What to do
Copy, word for word, the lines of the entries below between the one with "3.76 | 70.1 | 37600 |" and the one with "after the start", inclusive, and leave out everything else.

Task input
* * *

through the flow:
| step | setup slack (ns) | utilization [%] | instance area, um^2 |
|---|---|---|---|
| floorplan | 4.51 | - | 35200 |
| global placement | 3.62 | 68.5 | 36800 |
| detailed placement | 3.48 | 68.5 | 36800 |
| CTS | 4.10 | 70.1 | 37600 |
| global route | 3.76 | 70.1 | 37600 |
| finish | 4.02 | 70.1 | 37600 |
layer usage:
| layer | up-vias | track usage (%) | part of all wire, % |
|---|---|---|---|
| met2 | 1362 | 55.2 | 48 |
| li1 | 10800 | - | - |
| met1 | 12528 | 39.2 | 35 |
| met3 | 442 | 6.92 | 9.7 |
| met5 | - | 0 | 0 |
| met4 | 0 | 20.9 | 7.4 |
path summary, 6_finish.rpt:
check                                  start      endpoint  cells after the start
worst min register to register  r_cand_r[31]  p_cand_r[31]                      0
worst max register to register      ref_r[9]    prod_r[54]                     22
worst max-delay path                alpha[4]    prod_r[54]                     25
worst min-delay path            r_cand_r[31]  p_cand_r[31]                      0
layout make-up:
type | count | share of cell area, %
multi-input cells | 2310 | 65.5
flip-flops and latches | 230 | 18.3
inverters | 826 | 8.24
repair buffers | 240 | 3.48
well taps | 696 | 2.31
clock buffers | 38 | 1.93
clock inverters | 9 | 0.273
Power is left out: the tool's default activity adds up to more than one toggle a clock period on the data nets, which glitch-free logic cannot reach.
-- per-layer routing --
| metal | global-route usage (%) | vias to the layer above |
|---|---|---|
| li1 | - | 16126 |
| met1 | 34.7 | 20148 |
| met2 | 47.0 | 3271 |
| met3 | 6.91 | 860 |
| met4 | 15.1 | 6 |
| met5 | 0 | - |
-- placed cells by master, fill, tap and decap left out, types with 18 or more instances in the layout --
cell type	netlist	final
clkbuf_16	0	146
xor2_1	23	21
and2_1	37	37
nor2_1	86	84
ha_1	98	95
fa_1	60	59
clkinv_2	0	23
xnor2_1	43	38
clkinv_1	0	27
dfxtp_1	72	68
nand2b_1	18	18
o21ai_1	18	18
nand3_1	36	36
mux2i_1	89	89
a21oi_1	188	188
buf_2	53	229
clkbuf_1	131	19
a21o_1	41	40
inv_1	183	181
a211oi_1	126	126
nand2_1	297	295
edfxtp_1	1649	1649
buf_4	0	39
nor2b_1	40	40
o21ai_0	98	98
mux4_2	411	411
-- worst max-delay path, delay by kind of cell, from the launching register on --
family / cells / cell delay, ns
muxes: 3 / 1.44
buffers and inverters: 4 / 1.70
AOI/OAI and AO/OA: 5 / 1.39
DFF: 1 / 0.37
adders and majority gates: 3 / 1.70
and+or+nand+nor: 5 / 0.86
`src/design/mvtc_pkg.sv`:
```
// ----------------------------------------------------------------------------
// mvtc_pkg
// shared constants, codes and control types of the multi valve timeout
// controller
// ----------------------------------------------------------------------------
package mvtc_pkg;

    // sizing
    localparam int VALVES     = 8;
    localparam int VIDX_W     = 3;
    localparam int COUNT_W    = 4;
    localparam int MAX_OPEN   = 3600;
    localparam int MS_PER_S   = 1000;
    localparam int EFF_W      = $clog2(MAX_OPEN + 1);
    localparam int MS_W       = $clog2(MAX_OPEN * MS_PER_S + 1);

    // port widths
    localparam int S_TDATA_W  = 80;
    localparam int M_TDATA_W  = 16;
    localparam int CFG_IDX_W  = 2;
    localparam int CFG_DATA_W = 16;

    // command codes
    localparam logic [2:0] OP_OPEN        = 3'd0;
    localparam logic [2:0] OP_CLOSE       = 3'd1;
    localparam logic [2:0] OP_CLOSE_ALL   = 3'd2;
    localparam logic [2:0] OP_FORCE_CLOSE = 3'd3;
    localparam logic [2:0] OP_TICK        = 3'd4;

    // status codes
    localparam logic [1:0] ST_OK        = 2'd0;
    localparam logic [1:0] ST_BAD_ID    = 2'd1;
    localparam logic [1:0] ST_ZERO_DUR  = 2'd2;
    localparam logic [1:0] ST_BATT_LOW  = 2'd3;

    // configuration register indexes
    localparam logic [CFG_IDX_W-1:0] REG_VALVE_COUNT = 2'd0;
    localparam logic [CFG_IDX_W-1:0] REG_BATT_LOCK   = 2'd1;
    localparam logic [CFG_IDX_W-1:0] REG_MAX_OPEN    = 2'd2;

    typedef enum logic [1:0] {
        S_IDLE,
        S_PREP,
        S_SCAN,
        S_EMIT
    } mvtc_state_t;

    // controller to datapath
    typedef struct packed {
        logic capture;
        logic prep;
        logic emit;
    } mvtc_cmd_t;

    // datapath to controller
    typedef struct packed {
        logic is_tick;
        logic scan_done;
        logic slot_free;
        logic multi;
    } mvtc_sts_t;

endpackage

```
`src/design/mvtc_ctrl.sv`:
```
// ----------------------------------------------------------------------------
// mvtc_ctrl
// sequencer: takes one command, prepares it, runs the deadline scan for a
// tick and then hands out one result per pulse
// ----------------------------------------------------------------------------
module mvtc_ctrl (
    input  logic              aclk,
    input  logic              aresetn,
    input  logic              s_tvalid,
    output logic              s_tready,
    input  mvtc_pkg::mvtc_sts_t sts,
    output mvtc_pkg::mvtc_cmd_t cmd
);
    import mvtc_pkg::*;

    mvtc_state_t state_reg, state_next;

    always_ff @(posedge aclk) begin
        if (!aresetn) begin
            state_reg <= S_IDLE;
        end else begin
            state_reg <= state_next;
        end
    end

    always_comb begin
        state_next  = state_reg;
        s_tready    = 1'b0;
        cmd         = '0;
        case (state_reg)
            S_IDLE: begin
                s_tready = 1'b1;
                if (s_tvalid) begin
                    cmd.capture = 1'b1;
                    state_next  = S_PREP;
                end
            end
            S_PREP: begin
                cmd.prep   = 1'b1;
                state_next = sts.is_tick ? S_SCAN : S_EMIT;
            end
            S_SCAN: begin
                if (sts.scan_done) begin
                    state_next = S_EMIT;
                end
            end
            S_EMIT: begin
                if (sts.slot_free) begin
                    cmd.emit = 1'b1;
                    if (!sts.multi) begin
                        state_next = S_IDLE;
                    end
                end
            end
            default: begin
                state_next = S_IDLE;
            end
        endcase
    end

endmodule

```
`src/design/mvtc_datapath.sv`:
```
// ----------------------------------------------------------------------------
// mvtc_datapath
// valve flags, deadline store, configuration registers, pulse mask and the
// output register
// ----------------------------------------------------------------------------
module mvtc_datapath (
    input  logic                                 aclk,
    input  logic                                 aresetn,
    input  logic [mvtc_pkg::S_TDATA_W-1:0]       s_tdata,
    output logic                                 m_tvalid,
    input  logic                                 m_tready,
    output logic [mvtc_pkg::M_TDATA_W-1:0]       m_tdata,
    output logic                                 m_tlast,
    input  logic                                 cfg_valid,
    input  logic [mvtc_pkg::CFG_IDX_W-1:0]       cfg_index,
    input  logic [mvtc_pkg::CFG_DATA_W-1:0]      cfg_data,
    input  mvtc_pkg::mvtc_cmd_t                  cmd,
    output mvtc_pkg::mvtc_sts_t                  sts
);
    import mvtc_pkg::*;

    // captured item
    logic [2:0]          op_reg;
    logic [7:0]          id_reg;
    logic [31:0]         dur_reg;
    logic [31:0]         now_reg;

    // configuration
    logic [COUNT_W-1:0]  count_reg;
    logic                lock_reg;
    logic [15:0]         max_cfg_reg;

    // valve state
    logic [VALVES-1:0]   open_reg;
    logic [31:0]         deadline_mem [VALVES];

    // per item work
    logic [EFF_W-1:0]    eff_reg;
    logic [1:0]          status_reg;
    logic [VALVES-1:0]   mask_reg;

    // scan pipeline
    logic [VIDX_W-1:0]   scan_cnt_reg;
    logic                scan_run_reg;
    logic                chk_vld_reg;
    logic [VIDX_W-1:0]   chk_idx_reg;
    logic                chk_open_reg;
    logic [31:0]         dl_rd_reg;

    // output register
    logic                out_valid_reg;
    logic [M_TDATA_W-1:0] out_data_reg;
    logic                out_last_reg;

    logic [COUNT_W-1:0]  n_act;
    logic [VALVES-1:0]   active;
    logic                id_ok;
    logic [VALVES-1:0]   id_oh;
    logic [31:0]         lim32;
    logic [EFF_W-1:0]    eff_c;
    logic [1:0]          st_c;
    logic [VALVES-1:0]   mask_c;
    logic [VALVES-1:0]   sel_oh;
    logic [VIDX_W-1:0]   sel_idx;
    logic                mask_any;
    logic [VALVES-1:0]   open_next;
    logic [MS_W-1:0]     ms_c;
    logic [31:0]         diff_c;
    logic [COUNT_W-1:0]  new_n;
    logic [COUNT_W-1:0]  clr_from;

    assign n_act = (count_reg > COUNT_W'(VALVES)) ? COUNT_W'(VALVES) : count_reg;

    always_comb begin
        for (int i = 0; i < VALVES; i++) begin
            active[i] = (COUNT_W'(i) < n_act);
        end
    end

    // open / close preparation
    assign id_ok = (id_reg < {{(8-COUNT_W){1'b0}}, n_act});
    assign id_oh = VALVES'(1) << id_reg[VIDX_W-1:0];

    always_comb begin
        if ((max_cfg_reg != 16'd0) && ({16'd0, max_cfg_reg} < dur_reg)) begin
            lim32 = {16'd0, max_cfg_reg};
        end else begin
            lim32 = dur_reg;
        end
        if (lim32 > 32'(MAX_OPEN)) begin
            eff_c = EFF_W'(MAX_OPEN);
        end else begin
            eff_c = lim32[EFF_W-1:0];
        end
    end

    always_comb begin
        st_c   = ST_OK;
        mask_c = '0;
        case (op_reg)
            OP_OPEN: begin
                if (!id_ok) begin
                    st_c = ST_BAD_ID;
                end else if (dur_reg == 32'd0) begin
                    st_c = ST_ZERO_DUR;
                end else if (lock_reg) begin
                    st_c = ST_BATT_LOW;
                end else if (!open_reg[id_reg[VIDX_W-1:0]]) begin
                    mask_c = id_oh;
                end
            end
            OP_CLOSE: begin
                if (!id_ok) begin
                    st_c = ST_BAD_ID;
                end else if (open_reg[id_reg[VIDX_W-1:0]]) begin
                    mask_c = id_oh;
                end
            end
            OP_CLOSE_ALL:   mask_c = open_reg & active;
            OP_FORCE_CLOSE: mask_c = active;
            default:        mask_c = '0;
        endcase
    end

    // lowest pending valve
    assign mask_any = (mask_reg != '0);
    assign sel_oh   = mask_reg & (~mask_reg + VALVES'(1));

    always_comb begin
        sel_idx = '0;
        for (int i = VALVES - 1; i >= 0; i--) begin
            if (mask_reg[i]) begin
                sel_idx = VIDX_W'(i);
            end
        end
    end

    always_comb begin
        if (!mask_any) begin
            open_next = open_reg;
        end else if (op_reg == OP_OPEN) begin
            open_next = open_reg | sel_oh;
        end else begin
            open_next = open_reg & ~sel_oh;
        end
    end

    assign ms_c   = MS_W'(eff_reg) * MS_W'(MS_PER_S);
    assign diff_c = now_reg - dl_rd_reg;

    assign new_n    = (cfg_data[COUNT_W-1:0] > COUNT_W'(VALVES)) ?
                      COUNT_W'(VALVES) : cfg_data[COUNT_W-1:0];
    assign clr_from = (new_n < n_act) ? new_n : n_act;

    // payload capture
    always_ff @(posedge aclk) begin
        if (cmd.capture) begin
            op_reg  <= s_tdata[2:0];
            id_reg  <= s_tdata[10:3];
            dur_reg <= s_tdata[42:11];
            now_reg <= s_tdata[74:43];
        end
        if (cmd.prep) begin
            eff_reg    <= eff_c;
            status_reg <= st_c;
        end
    end

    // configuration and valve flags
    always_ff @(posedge aclk) begin
        if (!aresetn) begin
            count_reg   <= '0;
            lock_reg    <= 1'b0;
            max_cfg_reg <= '0;
            open_reg    <= '0;
        end else begin
            if (cmd.emit) begin
                open_reg <= open_next;
            end
            if (cfg_valid) begin
                case (cfg_index)
                    REG_VALVE_COUNT: begin
                        count_reg <= cfg_data[COUNT_W-1:0];
                        for (int i = 0; i < VALVES; i++) begin
                            if (COUNT_W'(i) >= clr_from) begin
                                open_reg[i] <= 1'b0;
                            end
                        end
                    end
                    REG_BATT_LOCK: lock_reg    <= cfg_data[0];
                    REG_MAX_OPEN:  max_cfg_reg <= cfg_data;
                    default: ;
                endcase
            end
        end
    end

    // deadline store
    always_ff @(posedge aclk) begin
        if (cmd.emit && (op_reg == OP_OPEN) && (status_reg == ST_OK)) begin
            deadline_mem[id_reg[VIDX_W-1:0]] <= now_reg + 32'(ms_c);
        end
        if (scan_run_reg) begin
            dl_rd_reg <= deadline_mem[scan_cnt_reg];
        end
    end

    // tick scan and pending mask
    always_ff @(posedge aclk) begin
        if (!aresetn) begin
            scan_run_reg <= 1'b0;
            scan_cnt_reg <= '0;
            chk_vld_reg  <= 1'b0;
            mask_reg     <= '0;
        end else begin
            chk_vld_reg <= scan_run_reg;
            if (scan_run_reg) begin
                chk_idx_reg  <= scan_cnt_reg;
                chk_open_reg <= open_reg[scan_cnt_reg] & active[scan_cnt_reg];
                scan_cnt_reg <= scan_cnt_reg + VIDX_W'(1);
                if (scan_cnt_reg == VIDX_W'(VALVES - 1)) begin
                    scan_run_reg <= 1'b0;
                end
            end
            if (chk_vld_reg && chk_open_reg && !diff_c[31]) begin
                mask_reg[chk_idx_reg] <= 1'b1;
            end
            if (cmd.prep) begin
                mask_reg <= mask_c;
                if (op_reg == OP_TICK) begin
                    scan_run_reg <= 1'b1;
                    scan_cnt_reg <= '0;
                end
            end else if (cmd.emit) begin
                mask_reg <= mask_reg & ~sel_oh;
            end
        end
    end

    // output register
    always_ff @(posedge aclk) begin
        if (!aresetn) begin
            out_valid_reg <= 1'b0;
        end else if (cmd.emit) begin
            out_valid_reg <= 1'b1;
        end else if (m_tready) begin
            out_valid_reg <= 1'b0;
        end
    end

    always_ff @(posedge aclk) begin
        if (cmd.emit) begin
            if (mask_any) begin
                out_data_reg <= {1'b0, open_next & active, (op_reg == OP_OPEN),
                                 sel_idx, 1'b1, ST_OK};
                out_last_reg <= ((mask_reg & ~sel_oh) == '0);
            end else begin
                out_data_reg <= {1'b0, open_reg & active, 1'b0, {VIDX_W{1'b0}},
                                 1'b0, status_reg};
                out_last_reg <= 1'b1;
            end
        end
    end

    assign m_tvalid = out_valid_reg;
    assign m_tdata  = out_data_reg;
    assign m_tlast  = out_last_reg;

    assign sts.is_tick   = (op_reg == OP_TICK);
    assign sts.scan_done = chk_vld_reg && (chk_idx_reg == VIDX_W'(VALVES - 1));
    assign sts.slot_free = !out_valid_reg || m_tready;
    assign sts.multi     = ((mask_reg & (mask_reg - VALVES'(1))) != '0);

endmodule

```
`src/design/multi_valve_timeout_controller.sv`:
```
// ----------------------------------------------------------------------------
// multi_valve_timeout_controller
// open flags and millisecond close deadlines for up to eight valves
// ----------------------------------------------------------------------------
// usage
//  - s_ channel takes one command per transfer: open, close, close all,
//    force close all or tick, with valve id, duration and current time
//  - m_ channel returns one result per driver pulse, lowest valve first;
//    a command without a pulse returns one result carrying its status;
//    m_tlast marks the final result of a command
//  - cfg channel writes valve count, battery lockout and the open time limit;
//    cfg_ready is always high, write only while the block is idle
//  - the first result is registered after the input transfer; a tick first runs
//    its deadline scan, which reads the deadline store one valve per cycle over
//    all eight entries
//  - one command at a time; a tick adds its deadline scan before its results;
//    further results follow one per cycle while m_tready stays high
//  - s_tready is high only while the sequencer waits for a command; it may
//    take the next command while the last result still sits in m_tdata
//  - a stalled receiver holds the output register and the sequencer waits
//  - reset clears the configuration, all open flags and the sequencer
// ----------------------------------------------------------------------------
module multi_valve_timeout_controller (
    input  logic                                aclk,
    input  logic                                aresetn,
    // s_tdata: command[2:0], valve_id[10:3], duration_seconds[42:11],
    //          now_ms[74:43], zero fill[79:75]
    input  logic                                s_tvalid,
    output logic                                s_tready,
    input  logic [mvtc_pkg::S_TDATA_W-1:0]      s_tdata,
    // m_tdata: status[1:0], pulse_valid[2], pulse_valve[5:3], pulse_open[6],
    //          open_bitmap[14:7], zero fill[15]
    output logic                                m_tvalid,
    input  logic                                m_tready,
    output logic [mvtc_pkg::M_TDATA_W-1:0]      m_tdata,
    output logic                                m_tlast,
    // configuration writes
    input  logic                                cfg_valid,
    output logic                                cfg_ready,
    input  logic [mvtc_pkg::CFG_IDX_W-1:0]      cfg_index,
    input  logic [mvtc_pkg::CFG_DATA_W-1:0]     cfg_data
);
    import mvtc_pkg::*;

    mvtc_cmd_t cmd;
    mvtc_sts_t sts;

    // config writes are always accepted
    assign cfg_ready = 1'b1;

    // sequencer
    mvtc_ctrl u_ctrl (
        .aclk     (aclk),
        .aresetn  (aresetn),
        .s_tvalid (s_tvalid),
        .s_tready (s_tready),
        .sts      (sts),
        .cmd      (cmd)
    );

    // flags, deadlines, mask and output register
    mvtc_datapath u_datapath (
        .aclk      (aclk),
        .aresetn   (aresetn),
        .s_tdata   (s_tdata),
        .m_tvalid  (m_tvalid),
        .m_tready  (m_tready),
        .m_tdata   (m_tdata),
        .m_tlast   (m_tlast),
        .cfg_valid (cfg_valid),
        .cfg_index (cfg_index),
        .cfg_data  (cfg_data),
        .cmd       (cmd),
        .sts       (sts)
    );

    // one command in flight: no new transfer right after one was taken
    a_one_in_flight: assert property (@(posedge aclk) disable iff (!aresetn)
        (s_tvalid && s_tready) |=> !s_tready)
        else $error("input taken while a command is in flight");

    // a result without a pulse always closes its command
    a_nopulse_last: assert property (@(posedge aclk) disable iff (!aresetn)
        (m_tvalid && !m_tdata[2]) |-> m_tlast)
        else $error("pulse-free result not marked last");

    // an open pulse shows its valve open in the bitmap
    a_open_in_bitmap: assert property (@(posedge aclk) disable iff (!aresetn)
        (m_tvalid && m_tdata[2] && m_tdata[6]) |->
        (((m_tdata[14:7] >> m_tdata[5:3]) & 8'd1) != 8'd0))
        else $error("open pulse without bitmap bit");

    // open pulse only as a real pulse
    a_open_is_pulse: assert property (@(posedge aclk) disable iff (!aresetn)
        (m_tvalid && m_tdata[6]) |-> m_tdata[2])
        else $error("open flag on pulse-free result");

endmodule
```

* * *

Exercise answer
| global route | 3.76 | 70.1 | 37600 |
| finish | 4.02 | 70.1 | 37600 |
layer usage:
| layer | up-vias | track usage (%) | part of all wire, % |
|---|---|---|---|
| met2 | 1362 | 55.2 | 48 |
| li1 | 10800 | - | - |
| met1 | 12528 | 39.2 | 35 |
| met3 | 442 | 6.92 | 9.7 |
| met5 | - | 0 | 0 |
| met4 | 0 | 20.9 | 7.4 |
path summary, 6_finish.rpt:
check                                  start      endpoint  cells after the start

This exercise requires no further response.